Located in Tai’an County, Anshan City, Liaoning Province, Anshan Naibang’s facility concept was predominantly inspired by the conveyor belt often associated with factories and mass production. A white canvas and timber provided the base foundation for the interior, carried throughout the laboratory facilities.
However, the designers introduce or ‘inject’ a series of rainbow hues throughout the building to define programs within the space. After all, inside the 2,000-square-metre footprint, there are opportunities to provide office spaces, a cafeteria, and other communal areas.
On the ground floor, the heart of the headquarters is greeted by a circular reception desk dipped in red. Besides it looms a paint can from the original production line, deconstructed to puncture into the first floor above. The installation is retrofitted with a video animation of paint being pumped through the pipes protruding out of the can stretches across different spaces as a guide around the facility.
On the eastern end of the office, where the laboratory areas are clinically white and ornated with large and bold perforated ceilings, the use of interactive technology including colourful touchscreen walls and display cabinets still carries a similar sentiment of colour despite the clinically prescribed environment.
Though simple, the use colour blocking also serves as a clever methodology and signage for easy associations within the headquarters. Apart from the blood red in the reception, deep and lime greens and oranges offer warmth in the cafeteria area. Blue, pleasing to the eye softly signpost the staircase across the two storeys. Egg yolk yellow is used in the joinery in a conference room, fully lit by a brilliant skylight above.

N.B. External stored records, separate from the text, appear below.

## src/rtl/crpc_pkg.sv

```systemverilog
// Package for the command retry / poll controller.
// Holds payload structs, queue entry layout, request and register codes.
// No dependencies.
package crpc_pkg;

    localparam int QUEUE_DEPTH = 16;
    localparam int PTR_W       = $clog2(QUEUE_DEPTH);
    localparam int FILL_W      = $clog2(QUEUE_DEPTH + 1);
    localparam int COUNT_BITS  = 31;
    localparam int CFG_IDX_W   = 3;
    localparam int CFG_DATA_W  = 16;

    // request codes
    localparam logic [2:0] REQ_TICK  = 3'd0;
    localparam logic [2:0] REQ_ENQ   = 3'd1;
    localparam logic [2:0] REQ_REPLY = 3'd2;
    localparam logic [2:0] REQ_START = 3'd3;
    localparam logic [2:0] REQ_STOP  = 3'd4;

    // register indexes
    localparam logic [CFG_IDX_W-1:0] CFG_HOST_ID   = 3'd0;
    localparam logic [CFG_IDX_W-1:0] CFG_DEVICE_ID = 3'd1;
    localparam logic [CFG_IDX_W-1:0] CFG_RESP_TMO  = 3'd2;
    localparam logic [CFG_IDX_W-1:0] CFG_RETRY_DLY = 3'd3;
    localparam logic [CFG_IDX_W-1:0] CFG_POLL_INTV = 3'd4;
    localparam logic [CFG_IDX_W-1:0] CFG_ATTEMPTS  = 3'd5;

    // register reset values
    localparam logic [15:0] RST_RESP_TMO  = 16'd40;
    localparam logic [15:0] RST_RETRY_DLY = 16'd30;
    localparam logic [15:0] RST_POLL_INTV = 16'd10;
    localparam logic [7:0]  RST_ATTEMPTS  = 8'd3;

    typedef enum logic [1:0] {
        PH_STOPPED,
        PH_IDLE,
        PH_WAIT_REPLY,
        PH_RETRY
    } t_phase;

    typedef struct packed {
        logic [2:0]  req_type;
        logic [15:0] cmd_token;
        logic        needs_response;
        logic        reply_ok;
        logic [7:0]  reply_dst;
        logic        reply_is_request;
    } t_item;

    typedef struct packed {
        logic                  send_valid;
        logic [15:0]           send_token;
        logic                  send_is_poll;
        logic                  send_wants_reply;
        logic                  restart_pulse;
        logic                  connected;
        logic [COUNT_BITS-1:0] sent_count;
        logic [COUNT_BITS-1:0] received_count;
        logic [COUNT_BITS-1:0] lost_count;
        logic [FILL_W-1:0]     queue_fill;
        logic                  enqueue_dropped;
    } t_result;

    typedef struct packed {
        logic [7:0]  host_id;
        logic [7:0]  device_id;
        logic [15:0] response_timeout_ms;
        logic [15:0] retry_delay_ms;
        logic [15:0] poll_interval_ms;
        logic [7:0]  attempts_before_restart;
    } t_cfg;

    typedef struct packed {
        logic        poll;
        logic        wants;
        logic [15:0] token;
    } t_entry;

    typedef struct packed {
        logic   push;
        t_entry push_entry;
        logic   pop;
        logic   clear;
    } t_q_ctrl;

    // a zero timer setting acts as one tick
    function automatic logic [15:0] load_timer(input logic [15:0] v);
        return (v == 16'd0) ? 16'd1 : v;
    endfunction

endpackage

```

## src/rtl/crpc_queue.sv

```systemverilog
// Command queue storage: entry registers with tail write and head read.
// Depends on crpc_pkg; fill level is tracked by the controller.
module crpc_queue (
    input  logic             i_clk,
    input  logic             i_rst_n,
    input  crpc_pkg::t_q_ctrl i_ctrl,
    output crpc_pkg::t_entry  o_head
);
    import crpc_pkg::*;

    t_entry           r_store [QUEUE_DEPTH];
    logic [PTR_W-1:0] r_head;
    logic [PTR_W-1:0] r_tail;

    function automatic logic [PTR_W-1:0] ptr_inc(input logic [PTR_W-1:0] p);
        return (p == PTR_W'(QUEUE_DEPTH - 1)) ? '0 : p + 1'b1;
    endfunction

    always_ff @(posedge i_clk) begin
        if (!i_rst_n) begin
            r_head <= '0;
            r_tail <= '0;
        end else if (i_ctrl.clear) begin
            r_head <= '0;
            r_tail <= '0;
        end else begin
            if (i_ctrl.push) begin
                r_tail <= ptr_inc(r_tail);
            end
            if (i_ctrl.pop) begin
                r_head <= ptr_inc(r_head);
            end
        end
    end

    always_ff @(posedge i_clk) begin
        if (i_ctrl.push && !i_ctrl.clear) begin
            r_store[r_tail] <= i_ctrl.push_entry;
        end
    end

    assign o_head = r_store[r_head];

endmodule

```

## src/rtl/crpc_fsm.sv

```systemverilog
// Link controller state machine: phase, timer, loss streak, fill, counters.
// Depends on crpc_pkg; drives crpc_queue and produces one result per event.
module crpc_fsm (
    input  logic              i_clk,
    input  logic              i_rst_n,
    input  logic              i_fire,
    input  crpc_pkg::t_item   i_item,
    input  crpc_pkg::t_cfg    i_cfg,
    input  crpc_pkg::t_entry  i_head,
    output crpc_pkg::t_q_ctrl o_q_ctrl,
    output crpc_pkg::t_result o_result
);
    import crpc_pkg::*;

    t_phase                r_phase, n_phase;
    logic [15:0]           r_timer, n_timer;
    logic                  r_adv, n_adv;
    logic [7:0]            r_streak, n_streak;
    logic [FILL_W-1:0]     r_fill, n_fill;
    logic                  r_link, n_link;
    logic [COUNT_BITS-1:0] r_sent, n_sent;
    logic [COUNT_BITS-1:0] r_recv, n_recv;
    logic [COUNT_BITS-1:0] r_lost, n_lost;

    logic        w_full;
    logic        w_push, w_pop, w_clear, w_send, w_drop, w_restart;
    logic        w_recv_inc, w_lost_inc;
    t_entry      w_new_entry;
    t_entry      w_head;
    logic [FILL_W-1:0] w_fill_push;
    logic        w_reply_valid;

    assign w_full = (r_fill == FILL_W'(QUEUE_DEPTH));
    assign w_reply_valid = i_item.reply_ok && (i_item.reply_dst == i_cfg.host_id)
                           && !i_item.reply_is_request;

    // next state and event decisions
    always_comb begin
        logic send_req;
        n_phase    = r_phase;
        n_timer    = r_timer;
        n_adv      = r_adv;
        n_streak   = r_streak;
        n_link     = r_link;
        w_push     = 1'b0;
        w_pop      = 1'b0;
        w_clear    = 1'b0;
        w_send     = 1'b0;
        w_drop     = 1'b0;
        w_restart  = 1'b0;
        w_recv_inc = 1'b0;
        w_lost_inc = 1'b0;
        w_new_entry = '0;
        send_req   = 1'b0;

        case (i_item.req_type)
            REQ_TICK: begin
                case (r_phase)
                    PH_IDLE: begin
                        if (r_adv) begin
                            n_adv = 1'b0;
                            if (r_fill != '0) begin
                                send_req = 1'b1;
                            end else begin
                                n_timer = load_timer(i_cfg.poll_interval_ms);
                            end
                        end else if (r_timer <= 16'd1) begin
                            n_timer = '0;
                            if (!w_full) begin
                                w_push = 1'b1;
                                w_new_entry.poll  = 1'b1;
                                w_new_entry.wants = 1'b1;
                                n_adv = 1'b1;
                            end else begin
                                n_timer = load_timer(i_cfg.poll_interval_ms);
                            end
                        end else begin
                            n_timer = r_timer - 1'b1;
                        end
                    end
                    PH_WAIT_REPLY: begin
                        if (r_timer <= 16'd1) begin
                            w_lost_inc = 1'b1;
                            n_streak = r_streak + 1'b1;
                            if (n_streak >= i_cfg.attempts_before_restart) begin
                                n_streak  = '0;
                                n_link    = 1'b0;
                                w_restart = 1'b1;
                            end
                            n_phase = PH_RETRY;
                            n_timer = load_timer(i_cfg.retry_delay_ms);
                        end else begin
                            n_timer = r_timer - 1'b1;
                        end
                    end
                    PH_RETRY: begin
                        if (r_timer <= 16'd1) begin
                            n_timer = '0;
                            n_phase = PH_IDLE;
                            if (r_fill == '0) begin
                                n_adv   = 1'b0;
                                n_timer = load_timer(i_cfg.poll_interval_ms);
                            end else begin
                                n_adv = 1'b1;
                            end
                        end else begin
                            n_timer = r_timer - 1'b1;
                        end
                    end
                    default: begin
                    end
                endcase
            end
            REQ_ENQ: begin
                w_new_entry.token = i_item.cmd_token;
                w_new_entry.wants = i_item.needs_response;
                if (w_full) begin
                    w_drop = 1'b1;
                end else begin
                    w_push = 1'b1;
                end
                if (r_phase == PH_IDLE) begin
                    send_req = 1'b1;
                end
            end
            REQ_REPLY: begin
                if (w_reply_valid) begin
                    w_recv_inc = 1'b1;
                    if (r_phase == PH_WAIT_REPLY) begin
                        n_link   = 1'b1;
                        n_streak = '0;
                        w_pop    = 1'b1;
                        n_timer  = '0;
                        n_phase  = PH_IDLE;
                        n_adv    = 1'b1;
                    end
                end
            end
            REQ_START: begin
                if (r_phase == PH_STOPPED) begin
                    n_phase = PH_IDLE;
                    if (r_fill == '0) begin
                        n_adv   = 1'b0;
                        n_timer = load_timer(i_cfg.poll_interval_ms);
                    end else begin
                        n_adv = 1'b1;
                    end
                end
            end
            REQ_STOP: begin
                n_phase = PH_STOPPED;
                w_clear = 1'b1;
                n_timer = '0;
                n_adv   = 1'b0;
                n_link  = 1'b0;
            end
            default: begin
            end
        endcase

        // send the head: a just-pushed entry is the head when the queue was empty
        w_fill_push = r_fill + FILL_W'(w_push);
        w_head      = (r_fill == '0) ? w_new_entry : i_head;
        if (send_req && (w_fill_push != '0)) begin
            w_send = 1'b1;
            n_adv  = 1'b0;
            if (w_head.wants) begin
                n_phase = PH_WAIT_REPLY;
                n_timer = load_timer(i_cfg.response_timeout_ms);
            end else begin
                w_pop   = 1'b1;
                n_phase = PH_IDLE;
                n_adv   = 1'b1;
            end
        end
    end

    // outputs, queue control and counters
    always_comb begin
        n_sent = w_send     ? r_sent + 1'b1 : r_sent;
        n_recv = w_recv_inc ? r_recv + 1'b1 : r_recv;
        n_lost = w_lost_inc ? r_lost + 1'b1 : r_lost;
        n_fill = w_clear ? '0 : w_fill_push - FILL_W'(w_pop);

        o_q_ctrl.push       = i_fire && w_push;
        o_q_ctrl.push_entry = w_new_entry;
        o_q_ctrl.pop        = i_fire && w_pop;
        o_q_ctrl.clear      = i_fire && w_clear;

        o_result = '0;
        if (w_send) begin
            o_result.send_valid       = 1'b1;
            o_result.send_token       = w_head.token;
            o_result.send_is_poll     = w_head.poll;
            o_result.send_wants_reply = w_head.wants;
        end
        o_result.restart_pulse   = w_restart;
        o_result.connected       = n_link;
        o_result.sent_count      = n_sent;
        o_result.received_count  = n_recv;
        o_result.lost_count      = n_lost;
        o_result.queue_fill      = n_fill;
        o_result.enqueue_dropped = w_drop;
    end

    always_ff @(posedge i_clk) begin
        if (!i_rst_n) begin
            r_phase  <= PH_STOPPED;
            r_timer  <= '0;
            r_adv    <= 1'b0;
            r_streak <= '0;
            r_fill   <= '0;
            r_link   <= 1'b0;
            r_sent   <= '0;
            r_recv   <= '0;
            r_lost   <= '0;
        end else if (i_fire) begin
            r_phase  <= n_phase;
            r_timer  <= n_timer;
            r_adv    <= n_adv;
            r_streak <= n_streak;
            r_fill   <= n_fill;
            r_link   <= n_link;
            r_sent   <= n_sent;
            r_recv   <= n_recv;
            r_lost   <= n_lost;
        end
    end

    a_fill_bound: assert property (@(posedge i_clk) disable iff (!i_rst_n)
        r_fill <= FILL_W'(QUEUE_DEPTH))
        else $error("queue fill above depth");

    a_send_has_entry: assert property (@(posedge i_clk) disable iff (!i_rst_n)
        (i_fire && w_send) |-> (w_fill_push != '0))
        else $error("send from empty queue");

    a_restart_drops_link: assert property (@(posedge i_clk) disable iff (!i_rst_n)
        (i_fire && w_restart) |=> (!r_link && r_phase == PH_RETRY))
        else $error("restart did not drop link");

    a_stop_clears: assert property (@(posedge i_clk) disable iff (!i_rst_n)
        (i_fire && i_item.req_type == REQ_STOP) |=>
            (r_fill == '0 && r_phase == PH_STOPPED && !r_adv))
        else $error("stop did not clear state");

endmodule

```

## src/rtl/command_retry_poll_controller_top.sv

```systemverilog
// Top level of the command retry / poll controller.
// Depends on crpc_pkg, crpc_queue and crpc_fsm.
//
// Usage:
//   Input channel (i_in_valid / i_in_data / o_in_stall) carries one event
//   per transaction: a 1 ms tick, a command enqueue, an arrived reply, start
//   or stop. Output channel (o_out_valid / o_out_data / i_out_stall) returns
//   exactly one result transaction per event: the command sent (if any),
//   restart pulse, connected flag, counters, queue fill and drop flag.
//   Configuration registers are written through i_cfg_we / i_cfg_index /
//   i_cfg_wdata while no event is in flight; writes take effect at once.
//
// Flow:
//   An accepted event is held in the input register, then the controller
//   state updates and the result is registered in the output register.
//   One event is processed every cycle while the output is not stalled.
//
// Reset: phase stopped, queue empty, link down, counters zero, registers at
//   their defaults. Queue entries are not cleared.
// Stall: a waiting result holds the output register; one more event is
//   taken into the input register, then o_in_stall rises until the output
//   is taken.
module command_retry_poll_controller_top (
    input  logic                                i_clk,
    input  logic                                i_rst_n,
    input  logic                                i_in_valid,
    input  crpc_pkg::t_item                     i_in_data,
    output logic                                o_in_stall,
    output logic                                o_out_valid,
    output crpc_pkg::t_result                   o_out_data,
    input  logic                                i_out_stall,
    input  logic                                i_cfg_we,
    input  logic [crpc_pkg::CFG_IDX_W-1:0]      i_cfg_index,
    input  logic [crpc_pkg::CFG_DATA_W-1:0]     i_cfg_wdata
);
    import crpc_pkg::*;

    t_cfg    r_cfg;
    logic    r_in_valid;
    t_item   r_in_data;
    logic    r_out_valid;
    t_result r_out_data;

    logic    w_adv;
    logic    w_fire;
    t_q_ctrl w_q_ctrl;
    t_entry  w_head;
    t_result w_result;

    // advance the event stage when the output register is free or being taken
    assign w_adv      = !r_out_valid || !i_out_stall;
    assign w_fire     = r_in_valid && w_adv;
    assign o_in_stall = r_in_valid && !w_adv;

    // configuration registers
    always_ff @(posedge i_clk) begin
        if (!i_rst_n) begin
            r_cfg.host_id                 <= '0;
            r_cfg.device_id               <= '0;
            r_cfg.response_timeout_ms     <= RST_RESP_TMO;
            r_cfg.retry_delay_ms          <= RST_RETRY_DLY;
            r_cfg.poll_interval_ms        <= RST_POLL_INTV;
            r_cfg.attempts_before_restart <= RST_ATTEMPTS;
        end else if (i_cfg_we) begin
            case (i_cfg_index)
                CFG_HOST_ID:   r_cfg.host_id                 <= i_cfg_wdata[7:0];
                CFG_DEVICE_ID: r_cfg.device_id               <= i_cfg_wdata[7:0];
                CFG_RESP_TMO:  r_cfg.response_timeout_ms     <= i_cfg_wdata;
                CFG_RETRY_DLY: r_cfg.retry_delay_ms          <= i_cfg_wdata;
                CFG_POLL_INTV: r_cfg.poll_interval_ms        <= i_cfg_wdata;
                CFG_ATTEMPTS:  r_cfg.attempts_before_restart <= i_cfg_wdata[7:0];
                default: begin
                end
            endcase
        end
    end

    // input register: hold while stalled, load on each accepted transaction
    always_ff @(posedge i_clk) begin
        if (!i_rst_n) begin
            r_in_valid <= 1'b0;
        end else if (!o_in_stall) begin
            r_in_valid <= i_in_valid;
        end
    end

    always_ff @(posedge i_clk) begin
        if (i_in_valid && !o_in_stall) begin
            r_in_data <= i_in_data;
        end
    end

    crpc_queue u_queue (
        .i_clk   (i_clk),
        .i_rst_n (i_rst_n),
        .i_ctrl  (w_q_ctrl),
        .o_head  (w_head)
    );

    crpc_fsm u_fsm (
        .i_clk    (i_clk),
        .i_rst_n  (i_rst_n),
        .i_fire   (w_fire),
        .i_item   (r_in_data),
        .i_cfg    (r_cfg),
        .i_head   (w_head),
        .o_q_ctrl (w_q_ctrl),
        .o_result (w_result)
    );

    // result register: drop valid once taken, capture each processed event
    always_ff @(posedge i_clk) begin
        if (!i_rst_n) begin
            r_out_valid <= 1'b0;
        end else if (w_adv) begin
            r_out_valid <= r_in_valid;
        end
    end

    always_ff @(posedge i_clk) begin
        if (w_fire) begin
            r_out_data <= w_result;
        end
    end

    assign o_out_valid = r_out_valid;
    assign o_out_data  = r_out_data;

endmodule

```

Besides the walls and the vinyl flooring, furniture for coloured rooms shares the same shade. These include foldable partitions which allow a seamless colour transition for meeting spaces when they need to accommodate a larger audience.
The exhibition space, which technically is a corridor is left transparent to allow views of the overall facility serve as a backdrop while visitors appreciate the content exhibited.
While it can initially come off as kitsch, Wave.GB. balance the design detail with the fine ratio of white to coloured areas. Just like colouring within the lines, certain spaces that needed uplifting were seen as an opportunity, whereas those that are temporary were left in peace — ready for visitors to fill in the blanks of the narrative within.